Veja o que escreve sobre Agostinho, em Mimesis, Erich Auerbach, autor fundamental da história da teoria literária do séc.XX, recentemente reeditado pela Perspectiva. Tenho a primeira edição em português, de 1971. No texto 3, A prisão de Petrus Valvomeres.
Tenho muito interesse em reler para ver se ainda gosto – e há tanta autobiografia interessante agora... Já leu Solo, do César Camargo Mariano? É das melhores – porque o tempo me deixou com muitas reservas com Santo Agostinho.
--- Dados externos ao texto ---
===== config.mk =====
export PLATFORM = sky130hd
export DESIGN_NAME = quad_encoder_flat
export DESIGN_NICKNAME = d
export VERILOG_FILES = /design/src/quad_pkg.sv /design/src/quad_link_if.sv /design/src/quad_encoder.sv /design/src/flat_wrapper.sv
export VERILOG_INCLUDE_DIRS = /design/src
export SDC_FILE = /design/constraint.sdc
export NUM_CORES = 1
export LEC_CHECK = 0
export BUFFER_PORTS_ARGS = -buffer_cell sky130_fd_sc_hd__buf_2
export CAP_MARGIN = 20
export CORE_ASPECT_RATIO = 1.2
export CORE_MARGIN = 2
export CORE_UTILIZATION = 59
export DETAILED_ROUTE_END_ITERATION = 12
export GPL_TIMING_DRIVEN = 0
export MAX_ROUTING_LAYER = met4
export PLACE_DENSITY = 0.79
export SKIP_CTS_REPAIR_TIMING = 1
export SLEW_MARGIN = 20
export SYNTH_ARGS = -nofsm -noshare
export SYNTH_HDL_FRONTEND = slang
export SYNTH_SLANG_ARGS = --single-unit

===== constraint.sdc =====
create_clock -name clk -period 6.65 [get_ports clk]
set_clock_uncertainty 0.2 [all_clocks]
set_input_delay 1.33 -clock clk [delete_from_list [all_inputs] [get_ports clk]]
set_output_delay 1.33 -clock clk [all_outputs]
set_load 0.03 [all_outputs]

===== src/quad_defines.svh =====
// Timing counts, line indices and reset values for the quadrature link
`ifndef QUAD_DEFINES_SVH
`define QUAD_DEFINES_SVH

`define CLK_PERIOD_NS 8
`define FAULT_HOLD_MS 20
`define FAULT_HOLD_CYC ((`FAULT_HOLD_MS * 1000000 + `CLK_PERIOD_NS - 1) / `CLK_PERIOD_NS)
`define MIN_EDGE_NS 32
`define MIN_EDGE_CYC ((`MIN_EDGE_NS + `CLK_PERIOD_NS - 1) / `CLK_PERIOD_NS)
`define COUNTS_PER_REV 4096
`define REF_PERIOD_DEF 0
`define QUAD_BOTH_HIGH 2'h2

`define SYNC_LINES 10
`define IDX_A 0
`define IDX_B 1
`define IDX_REF 2
`define IDX_FAULT 3
`define IDX_U 4
`define IDX_V 5
`define IDX_W 6
`define IDX_L1 7
`define IDX_L2 8
`define IDX_HOME 9
`define SYNC_RST 10'h008

`endif


===== src/quad_pkg.sv =====
// Shared types for the quadrature encoder and its receiver
package quad_pkg;

    typedef enum logic [1:0] {
        EVAL_X1 = 2'b00,
        EVAL_X2 = 2'b01,
        EVAL_X4 = 2'b10
    } eval_mode_t;

    typedef enum logic [1:0] {
        COMM_2X180 = 2'b00,
        COMM_3X120 = 2'b01,
        COMM_4X90 = 2'b10
    } comm_div_t;

    typedef enum logic {
        FAULT_OK = 1'b0,
        FAULT_HOLD = 1'b1
    } fault_state_t;

endpackage : quad_pkg


===== src/quad_link_if.sv =====
// Encoder output lines shared by encoder and receiver
`timescale 1ns/1ps
interface quad_link_if;
    logic quad_channel_a;
    logic quad_channel_a_n;
    logic quad_channel_b;
    logic quad_channel_b_n;
    logic ref_pulse;
    logic ref_pulse_n;
    logic fault_n;
    logic comm_u;
    logic comm_u_n;
    logic comm_v;
    logic comm_v_n;
    logic comm_w;
    logic comm_w_n;
    logic limit_out_1;
    logic limit_out_2;
    logic home_out;

    modport encoder (
        output quad_channel_a, quad_channel_a_n, quad_channel_b, quad_channel_b_n,
        output ref_pulse, ref_pulse_n, fault_n,
        output comm_u, comm_u_n, comm_v, comm_v_n, comm_w, comm_w_n,
        output limit_out_1, limit_out_2, home_out
    );

    modport receiver (
        input quad_channel_a, quad_channel_a_n, quad_channel_b, quad_channel_b_n,
        input ref_pulse, ref_pulse_n, fault_n,
        input comm_u, comm_u_n, comm_v, comm_v_n, comm_w, comm_w_n,
        input limit_out_1, limit_out_2, home_out
    );
endinterface : quad_link_if


===== src/quad_encoder.sv =====
// Encoder end: quadrature, reference, fault, commutation and limit lines
`timescale 1ns/1ps
`include "quad_defines.svh"

module quad_encoder #(
    parameter int POS_W = 32,
    parameter int CPR_W = 12,
    parameter int COUNTS_PER_REV = `COUNTS_PER_REV,
    parameter int REF_PERIOD = `REF_PERIOD_DEF,
    parameter int MIN_EDGE_CYCLES = `MIN_EDGE_CYC,
    parameter int unsigned FAULT_HOLD_CYCLES = `FAULT_HOLD_CYC,
    parameter bit single_ended_variant = 1'b0,
    parameter bit POS_DETECT = 1'b0
) (
    input wire logic clk,
    input wire logic rst,
    input wire logic step_req,
    input wire logic step_dir,
    input wire logic malfunction,
    input wire quad_pkg::comm_div_t comm_div,
    input wire logic magnet_n,
    input wire logic magnet_s,
    input wire logic home_track,
    output logic step_ready,
    output logic [POS_W-1:0] position,
    output logic fault_active,
    quad_link_if.encoder link
);
    import quad_pkg::*;

    localparam int GAP_W = 8;
    localparam int PW = CPR_W + 3;
    localparam logic CMP_RST = !single_ended_variant;

    typedef struct packed {
        logic [POS_W-1:0] pos;
        logic [CPR_W-1:0] mech;
        logic [GAP_W-1:0] gap;
        fault_state_t fst;
        logic [31:0] hold;
        logic ready;
        logic a;
        logic an;
        logic b;
        logic bn;
        logic r;
        logic rn;
        logic fault_n;
        logic u;
        logic un;
        logic v;
        logic vn;
        logic w;
        logic wn;
        logic l1;
        logic l2;
        logic home;
    } enc_state_t;

    localparam enc_state_t RST_STATE = '{
        pos: '0,
        mech: '0,
        gap: '0,
        fst: FAULT_OK,
        hold: 32'h0000_0000,
        ready: 1'b1,
        a: 1'b0,
        an: CMP_RST,
        b: 1'b0,
        bn: CMP_RST,
        r: 1'b0,
        rn: CMP_RST,
        fault_n: 1'b1,
        default: 1'b0
    };

    enc_state_t q;
    enc_state_t d;

    logic [2:0] seg_n;
    logic [1:0] seg;

    // Segment count for the selected commutation division
    function automatic logic [2:0] comm_count(input comm_div_t div);
        case (div)
            COMM_2X180: comm_count = 3'h2;
            COMM_3X120: comm_count = 3'h3;
            COMM_4X90: comm_count = 3'h4;
            default: comm_count = 3'h2;
        endcase
    endfunction : comm_count

    // Segment index of a mechanical position; compares avoid a divider
    function automatic logic [1:0] seg_of(input logic [CPR_W-1:0] m, input logic [2:0] n);
        logic [PW-1:0] prod;
        logic [PW-1:0] rev;
        prod = PW'(m) * PW'(n);
        rev = PW'(COUNTS_PER_REV);
        if (prod >= rev + rev + rev)
            seg_of = 2'h3;
        else if (prod >= rev + rev)
            seg_of = 2'h2;
        else if (prod >= rev)
            seg_of = 2'h1;
        else
            seg_of = 2'h0;
    endfunction : seg_of

    // Complement line, held low on the single-ended variant
    function automatic logic compl(input logic x);
        compl = single_ended_variant ? 1'b0 : ~x;
    endfunction : compl

    always_comb
    begin
        d = q;
        seg_n = comm_count(comm_div);
        seg = 2'h0;

        if (q.gap != '0)
        begin
            d.gap = q.gap - GAP_W'(1);
        end

        // Spacing keeps each edge at least the minimum separation apart
        if (step_req && q.gap == '0)
        begin
            d.gap = GAP_W'(MIN_EDGE_CYCLES - 1);
            if (step_dir)
            begin
                d.pos = q.pos + POS_W'(1);
                d.mech = (q.mech == CPR_W'(COUNTS_PER_REV - 1)) ? '0 : q.mech + CPR_W'(1);
            end
            else
            begin
                d.pos = q.pos - POS_W'(1);
                d.mech = (q.mech == '0) ? CPR_W'(COUNTS_PER_REV - 1) : q.mech - CPR_W'(1);
            end
        end
        d.ready = (d.gap == '0);

        // forward sequence 00,10,11,01 so B lags
        d.a = d.pos[1] ^ d.pos[0];
        d.b = d.pos[1];

        d.r = (d.pos[POS_W-1:2] == (POS_W-2)'(REF_PERIOD)) && (d.pos[1:0] == `QUAD_BOTH_HIGH);

        d.an = compl(d.a);
        d.bn = compl(d.b);
        d.rn = compl(d.r);

        case (q.fst)
            FAULT_OK:
            begin
                if (malfunction)
                begin
                    d.fst = FAULT_HOLD;
                    d.hold = FAULT_HOLD_CYCLES - 32'h0000_0001;
                    d.fault_n = 1'b0;
                end
            end
            FAULT_HOLD:
            begin
                if (q.hold != 32'h0000_0000)
                begin
                    d.hold = q.hold - 32'h0000_0001;
                end
                else if (!malfunction)
                begin
                    d.fst = FAULT_OK;
                    d.fault_n = 1'b1;
                end
            end
            default:
            begin
                d.fst = FAULT_OK;
                d.fault_n = 1'b1;
            end
        endcase

        // phase k high in segment k mod n
        seg = seg_of(d.mech, seg_n);
        d.u = (seg == 2'h0);
        d.v = (seg == 2'(3'h1 % seg_n));
        d.w = (seg == 2'(3'h2 % seg_n));
        d.un = ~d.u;
        d.vn = ~d.v;
        d.wn = ~d.w;

        // north magnet trips limit 1, south limit 2
        d.l1 = magnet_n;
        d.l2 = magnet_s;

        // homing track on its own line
        d.home = POS_DETECT ? home_track : 1'b0;
    end

    always_ff @(posedge clk)
    begin
        if (rst)
        begin
            q <= RST_STATE;
        end
        else
        begin
            q <= d;
        end
    end

    assign step_ready = q.ready;
    assign position = q.pos;
    assign fault_active = ~q.fault_n;

    assign link.quad_channel_a = q.a;
    assign link.quad_channel_a_n = q.an;
    assign link.quad_channel_b = q.b;
    assign link.quad_channel_b_n = q.bn;
    assign link.ref_pulse = q.r;
    assign link.ref_pulse_n = q.rn;
    assign link.fault_n = q.fault_n;
    assign link.comm_u = q.u;
    assign link.comm_u_n = q.un;
    assign link.comm_v = q.v;
    assign link.comm_v_n = q.vn;
    assign link.comm_w = q.w;
    assign link.comm_w_n = q.wn;
    assign link.limit_out_1 = q.l1;
    assign link.limit_out_2 = q.l2;
    assign link.home_out = q.home;

endmodule : quad_encoder


===== src/flat_wrapper.sv =====
// flat-port wrapper written by rule: the top's interface ports become plain ports
module quad_encoder_flat import quad_pkg::*;
#(
    parameter int POS_W = 32,
    parameter int CPR_W = 12,
    parameter int COUNTS_PER_REV = `COUNTS_PER_REV,
    parameter int REF_PERIOD = `REF_PERIOD_DEF,
    parameter int MIN_EDGE_CYCLES = `MIN_EDGE_CYC,
    parameter int unsigned FAULT_HOLD_CYCLES = `FAULT_HOLD_CYC,
    parameter bit single_ended_variant = 1'b0,
    parameter bit POS_DETECT = 1'b0
)
  (clk, rst, step_req, step_dir, malfunction, comm_div, magnet_n, magnet_s, home_track, step_ready, position, fault_active, link_quad_channel_a, link_quad_channel_a_n, link_quad_channel_b, link_quad_channel_b_n, link_ref_pulse, link_ref_pulse_n, link_fault_n, link_comm_u, link_comm_u_n, link_comm_v, link_comm_v_n, link_comm_w, link_comm_w_n, link_limit_out_1, link_limit_out_2, link_home_out);
  quad_link_if link_i ();
  input wire logic clk;
  input wire logic rst;
  input wire logic step_req;
  input wire logic step_dir;
  input wire logic malfunction;
  input wire quad_pkg::comm_div_t comm_div;
  input wire logic magnet_n;
  input wire logic magnet_s;
  input wire logic home_track;
  output logic step_ready;
  output logic [POS_W-1:0] position;
  output logic fault_active;
  output wire logic [$bits(link_i.quad_channel_a)-1:0] link_quad_channel_a;
  output wire logic [$bits(link_i.quad_channel_a_n)-1:0] link_quad_channel_a_n;
  output wire logic [$bits(link_i.quad_channel_b)-1:0] link_quad_channel_b;
  output wire logic [$bits(link_i.quad_channel_b_n)-1:0] link_quad_channel_b_n;
  output wire logic [$bits(link_i.ref_pulse)-1:0] link_ref_pulse;
  output wire logic [$bits(link_i.ref_pulse_n)-1:0] link_ref_pulse_n;
  output wire logic [$bits(link_i.fault_n)-1:0] link_fault_n;
  output wire logic [$bits(link_i.comm_u)-1:0] link_comm_u;
  output wire logic [$bits(link_i.comm_u_n)-1:0] link_comm_u_n;
  output wire logic [$bits(link_i.comm_v)-1:0] link_comm_v;
  output wire logic [$bits(link_i.comm_v_n)-1:0] link_comm_v_n;
  output wire logic [$bits(link_i.comm_w)-1:0] link_comm_w;
  output wire logic [$bits(link_i.comm_w_n)-1:0] link_comm_w_n;
  output wire logic [$bits(link_i.limit_out_1)-1:0] link_limit_out_1;
  output wire logic [$bits(link_i.limit_out_2)-1:0] link_limit_out_2;
  output wire logic [$bits(link_i.home_out)-1:0] link_home_out;
  assign link_quad_channel_a = link_i.quad_channel_a;
  assign link_quad_channel_a_n = link_i.quad_channel_a_n;
  assign link_quad_channel_b = link_i.quad_channel_b;
  assign link_quad_channel_b_n = link_i.quad_channel_b_n;
  assign link_ref_pulse = link_i.ref_pulse;
  assign link_ref_pulse_n = link_i.ref_pulse_n;
  assign link_fault_n = link_i.fault_n;
  assign link_comm_u = link_i.comm_u;
  assign link_comm_u_n = link_i.comm_u_n;
  assign link_comm_v = link_i.comm_v;
  assign link_comm_v_n = link_i.comm_v_n;
  assign link_comm_w = link_i.comm_w;
  assign link_comm_w_n = link_i.comm_w_n;
  assign link_limit_out_1 = link_i.limit_out_1;
  assign link_limit_out_2 = link_i.limit_out_2;
  assign link_home_out = link_i.home_out;
  quad_encoder #(.POS_W(POS_W), .CPR_W(CPR_W), .COUNTS_PER_REV(COUNTS_PER_REV), .REF_PERIOD(REF_PERIOD), .MIN_EDGE_CYCLES(MIN_EDGE_CYCLES), .FAULT_HOLD_CYCLES(FAULT_HOLD_CYCLES), .single_ended_variant(single_ended_variant), .POS_DETECT(POS_DETECT)) u_core (.clk(clk), .rst(rst), .step_req(step_req), .step_dir(step_dir), .malfunction(malfunction), .comm_div(comm_div), .magnet_n(magnet_n), .magnet_s(magnet_s), .home_track(home_track), .step_ready(step_ready), .position(position), .fault_active(fault_active), .link(link_i));
endmodule

==> run_results.csv <==
group,metric,value,unit
floorplanning,fp.dieArea,0.0134,sq mm
logic_synthesis,synth_seq_cells,100,
sta,post-route-period-util,0.937,
setup_path,worst_ep_arrival_time,6.28,ns
logic_synthesis,synth_area,0.00736,sq mm
logic_synthesis,synth_edf_count,0,
sta,setup_tns,0,ns
setup_path,critPathCaptureType,"register",
clock_network,cts.sinks,100,
setup_path,startpoint_type,"input port",
logic_synthesis,yosysWarnings,0,
floorplanning,std_cell_rows,44,
placement,place_inst,1166,
final_layout,final_area,0.00817,sq mm
drt,vias_per_cell,5.95,
final_layout,drive_gt1_frac,0.130,
global_route,antenna_found_initial,1,
clock_network,numCtsBuffers,9,
final_layout,area_growth,10.9,%
clock_network,cts_tree,"done",
pwr,powerDensity,358,mW/mm^2
drt,wl,18.4,mm
sta,finalSetupViolCount,0,
sta,fin_hold_ws,0.275,ns
final_layout,final_common_cell,"nor2_1",
global_route,track_usage,0.284,
drt,vias,7026,
placement,place_area,0.00785,sq mm
sta,maxSlewHeadroom,0.547,
floorplanning,initial_core_util,0.605,
setup_path,crit_fanout,19,
clock_network,clk_latency,0.35,ns
placement,numPortBuffers,57,
floorplanning,die_x,106,microns
sta,hold_viol,0,
setup_path,reg2regPathDepth,22,
setup_path,crit_type,"in2reg",
final_layout,stdcell_count,1181,
drt,drtIter0Drc,574,
drt,drc_errors,0,
sta,worst_slew_pin_slew,0.672,ns
logic_synthesis,synth_cell_types,72,
sta,max_freq,0.160,GHz
logic_synthesis,synthCells,948,
pwr,leakage,3.62,nW
logic_synthesis,avgSynthCellArea,7.77,sq um
global_route,grt_first_pass_wirelength,30.2,mm
sta,fin_crit,6.23,ns
logic_synthesis,syn_nets,1023,
placement,hpwlAfterDp,13.7,mm
run_status,status,"completed",
flow_run,cap_viol_max_count,0,
global_route,grt_pass1_vias,6533,
final_layout,fin_nets,1089,
sta,rsz0062_at_grt,"no",
logic_synthesis,ys.flop_type,"dfxtp_1",
clock_network,path_clk_slew,0.07,ns
drt,ant_nets,0,
floorplanning,coreArea,0.0122,sq mm
min_path,hold_path.class,"reg2reg",
logic_synthesis,async_reset_ff_frac,0,
sta,finalMaxSlewViolations,0,
clock_network,root_buffer,"clkbuf_16",
global_route,grt_start_max_net_pins,39,
drt,dr.pass1.iters,5,
setup_path,critPathRequiredTime,6.69,ns
final_layout,final_cell_mix,"nor2_1, dfxtp_1, a21oi_1, nand2_1, buf_2",
drt,wl_per_cell,15.5,microns
clock_network,h-tree-depth,3,
pwr,peakVddDrop,176,uV
logic_synthesis,synth-seq-area-share,0.272,
floorplanning,io_pins,60,
global_route,grt_overflow,0,
min_path,hold_depth,2,
floorplanning,die_y,126,microns
clock_network,clockBufferDepth,2,
placement,gp_congestion,0.965,
[logic make-up after synthesis]
family / share of synthesized area
fa+ha+maj: 0.123
buf+inv: 0.0668
xor+xnor: 0.0630
flops: 0.272
other cells: 0.000509
mux: 0.0127
compound gates: 0.201
simple gates: 0.261
[worst max-delay path, cell delays in order]
cell and delay (ns):
buf_2 0.13, nand3_4 0.20, clkbuf_2 0.32, clkbuf_1 0.41
clkbuf_2 0.40, a21oi_1 0.20, nor2_1 0.17, fa_1 0.44
ha_1 0.24, fa_1 0.37, a21o_1 0.19, a221o_1 0.32
a21oi_1 0.14, o21ai_0 0.15, or3_1 0.33, o21ai_0 0.07
nor2b_1 0.30, xnor2_1 0.11, o31a_1 0.27, and2_1 0.16
[layout make-up]
class / count / area [sq um]
Clock buffer: 10 / 239
Antenna cell: 1 / 2.50
Inverter: 27 / 103
Buffer: 68 / 388
Fill cell: 1024 / 4000
Clock inverter: 6 / 56.3
Sequential cell: 100 / 2000
Multi-Input combinational cell: 751 / 4890
Timing Repair Buffer: 57 / 285
Tap cell: 161 / 201
[routing by layer]
metal / up-vias / GRT usage / routed length [microns]
met5: - / - / 0
met4: 0 / 0.125 / 491
met3: 37 / 0.0339 / 881
met2: 205 / 0.487 / 9130
met1: 3273 / 0.335 / 7860
li1: 3511 / - / -
[synthesized netlist by cell type, types with 9 or more instances]
library cell | instances | area [sq um]
fa_1 | 12 | 240
nand2_1 | 79 | 297
nor3_1 | 37 | 185
clkbuf_1 | 33 | 124
a21o_1 | 12 | 90.1
a31oi_1 | 10 | 62.6
and2_1 | 16 | 100
or3_1 | 12 | 75.1
ha_1 | 53 | 663
nand2b_1 | 11 | 68.8
nor2_1 | 136 | 510
o21a_1 | 15 | 113
inv_1 | 26 | 97.6
xor2_1 | 22 | 193
a21oi_1 | 89 | 445
nand3_1 | 25 | 125
dfxtp_1 | 100 | 2000
xnor2_1 | 31 | 272
o21ai_0 | 38 | 190
buf_4 | 33 | 248
and3_1 | 9 | 56.3
nand4_1 | 13 | 81.3
nor4_1 | 13 | 81.3
[flip-flops by register name (all words and copies together), names as in the netlist]
signal,flops
u_core.link.comm_u,1
u_core.link.comm_u_n,1
u_core.link.comm_v,1
u_core.link.comm_v_n,1
u_core.link.comm_w,1
u_core.link.comm_w_n,1
u_core.link.fault_n,1
u_core.link.limit_out_1,1
u_core.link.limit_out_2,1
u_core.link.quad_channel_a,1
u_core.link.quad_channel_a_n,1
u_core.link.quad_channel_b_n,1
u_core.link.ref_pulse,1
u_core.link.ref_pulse_n,1
u_core.position,32
u_core.q,53
u_core.step_ready,1
[where the power goes]
part / leakage, nW / internal, mW / total, mW / switching (mW)
logic: 2.67 / 0.610 / 1.58 / 0.970
clock network: 0.137 / 0.272 / 0.520 / 0.248
registers: 0.817 / 0.708 / 0.824 / 0.117
total: 3.62 / 1.59 / 2.92 / 1.33
[worst paths after layout]
kind / startpoint / to / slack (ns)
max: step_req / u_core.link.comm_w_n / 0.42
min: u_core.q[44] / u_core.q[44] / 0.27
max reg2reg: u_core.q[50] / u_core.link.comm_w_n / 0.48
min reg2reg: u_core.q[44] / u_core.q[44] / 0.27
[per-stage QoR]
step	util	total power [mW]	setup WS, ns
3_5_place_dp	0.645	2.37	-0.833
5_1_grt	0.671	3.14	0.0934
3_3_place_gp	0.645	2.35	-0.687
6_report	0.671	2.92	0.417
2_1_floorplan	-	2.03	0.596
4_1_cts	0.670	2.90	-0.487
Power figures use the tool's default switching activity.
E há ainda Santo Agostinho e Confissões, que merece um verbete isolado. Assista ao bom filme de Roberto Rosselini sobre ele, em DVD.
Agostinho atribui o pecado original à sexualidade, tornando-se responsável por toda a repressão/hipocrisia da Igreja Católica sobre o assunto. Se você pensar que em pleno 2021 o Código de Direito Canônico (cuja reforma seria a única forma de melhorar a Igreja, afirma o jurista Fábio Konder Comparato) diz que a finalidade do sexo é a reprodução, e que isso é resultado das ideias agostinianas, me dará razão.
Alguns moralistas católicos modernos já admitem o sexo como expressão amorosa, mas não muda o Direito Canônico.
Prefiro a definição de Thomas Merton: “Nasci egocentrado, e é isso o pecado original” (Novas Sementes da Contemplação). Graças a ele finalmente entendi o pecado original.
Deve-se a Agostinho a separação entre corpo e alma, fruto da cultura grega e não da cultura contemporânea de Jesus, que nunca separou as duas coisas.
É o que vem encarando a Teologia da Libertação, por meio do Boff, Betto... Agostinho prega a predestinação, que considero um horror. Que Deus é esse que faz de nós marionetes? O Deus da Teologia da Libertação é o Deus do Amor, da Liberdade (releia Jesus Libertador, do Boff).
Quando me crismei, perto dos 50 anos, escrevi o texto supra a partir de Agostinho. Ele me emociona. Só em Ti meu coração repousa...
Espero de alguma forma ter atendido.